À propos, quelle est cette miss Harville ? reprit avec une sorte de dédain madame de Mircour. — Une jeune personne charmante, répond Charles avec empressement. — Mais enfin, d’où vient-elle ? quels sont ses parens ? — D’origine écossaise, d’une haute distinction, et cousine de ladi Simplicia, du côté de sa mère. — Je vous invite à avoir pour elle, Charles, le respect et les égards que vous devez à sa naissance. — Ah ! fût-elle des plus obscures, sa personne les commanderait assez. — Pensées romanesques ! mon fils ; je ne les aime pas, elles vous empêchent toujours de voir les choses sous leur véritable point de vue. Madame de Mircour sonna alors sa femme-de-chambre, et se mit à sa toilette.

Mademoiselle Henriette, communicative comme une Française, avait déjà lié connaissance avec les femmes de la maison, et était dans l’admiration des éloges qu’elle avait entendu faire de leur maître. Ces trois dames sont bien belles, disait-elle, et on assure qu’elles sont meilleures encore. Mademoiselle Marie, qui n’a pas la tournure d’une personne de la ville, mais qui me paraît très-considérée ici, nous contait tout-à-l’heure que, depuis qu’elle était à Londres, elle avait entendu reprocher à miss Palmira d’être un peu fière. Hé bien, ajoutait-elle, que l’on aille à Heurtal consulter les habitans, pour savoir près d’eux si celle qui venait les visiter dans leur cabane, travailler de ses mains délicates à leurs grossiers vêtemens, les soigner quand ils étaient malades, caresser leurs enfans et leur apprendre à lire, peut être accusée de fierté.

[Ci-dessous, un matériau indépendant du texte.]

## config.mk

```make
export PLATFORM = sky130hd
export DESIGN_NAME = arb_mux_rr
export DESIGN_NICKNAME = d
export VERILOG_FILES = /design/src/rtl/arb_mux_rr.sv
export SDC_FILE = /design/constraint.sdc
export NUM_CORES = 1
export LEC_CHECK = 0
export BUFFER_PORTS_ARGS = -buffer_cell sky130_fd_sc_hd__buf_2
export CAP_MARGIN = 0
export CORE_AREA = 4 4 98 100
export DETAILED_ROUTE_END_ITERATION = 6
export DIE_AREA = 0 0 102 104
export HOLD_SLACK_MARGIN = 0.05
export PLACE_DENSITY_LB_ADDON = 0.2
export SLEW_MARGIN = 20
export SYNTH_ARGS = -nofsm -noshare
export SYNTH_HDL_FRONTEND = slang
export SYNTH_SLANG_ARGS = --single-unit
```

## constraint.sdc

```tcl
create_clock -name clk_i -period 11.17 [get_ports clk_i]
set_clock_uncertainty 0.15 [all_clocks]
set_input_delay 1.117 -clock clk_i [delete_from_list [all_inputs] [get_ports clk_i]]
set_output_delay 1.117 -clock clk_i [all_outputs]
set_load 0.02 [all_outputs]
```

C’est fort intéressant, dit négligemment madame de Mircour ; mais en voilà assez. Pour Charles, il était enchanté, et n’aurait pas voulu voir tarir ces naïfs éloges. Il n’y avait que vingt-quatre heures qu’il connaissait Palmira, il l’avait vu entourée de la charmante Simplicia, et de la séduisante Mathilde ; mais il n’avait remarqué que Palmira. Ses passions, généralement impétueuses, n’avaient pas encore eu l’amour pour objet. Enfin l’instant en était arrivé, et Charles n’existait plus que pour aimer Palmira. Il songeait avec délices que, la veille, elle avait daigné lui sourire, et l’écouter avec complaisance. Le matin, elle n’avait pas été moins gracieuse. Oh ! comme il desirait qu’un trait sympathique l’eût frappée aussi !

Madame de Mircour s’apperçut de cette prompte et vive impression. Elle se promit de tout observer. Une alliance avec les Sunderland et cette noble famille écossaise, à qui on avait dit que miss Harville appartenait, flattait sa vanité, et l’empêchait de s’alarmer du naissant penchant de son fils.

Telle était la situation de Gros-Venor-Square ; le bonheur, les plaisirs y régnaient généralement. Palmira s’y livrait quelquefois, mais plus souvent encore se trouvait agitée, mécontente. Les aveux de sir Abel en étaient la principale cause ; si elle le voyait rendre des soins à sa cousine, elle l’accusait d’artifice, de fausseté ; s’il s’approchait d’elle, et la regardait avec un doux intérêt, ou s’il proférait quelques mots indirects ayant rapport à ses secrets sentimens, en frémissant d’indignation, elle le fuyait, le méprisait comme un odieux séducteur ; et cependant tout ce qui tenait à lui était cher et précieux à son cœur. Elle aimait tendrement Mathilde, respectait milord Alvimar. Malgré que ce fût une occupation peu propre à son âge, elle recherchait les discours de ce dernier, en retenait les passages les plus éloquens ; et, s’il lui arrivait quelquefois de parler politique, c’était toujours les principes de milord Alvimar qu’elle professait.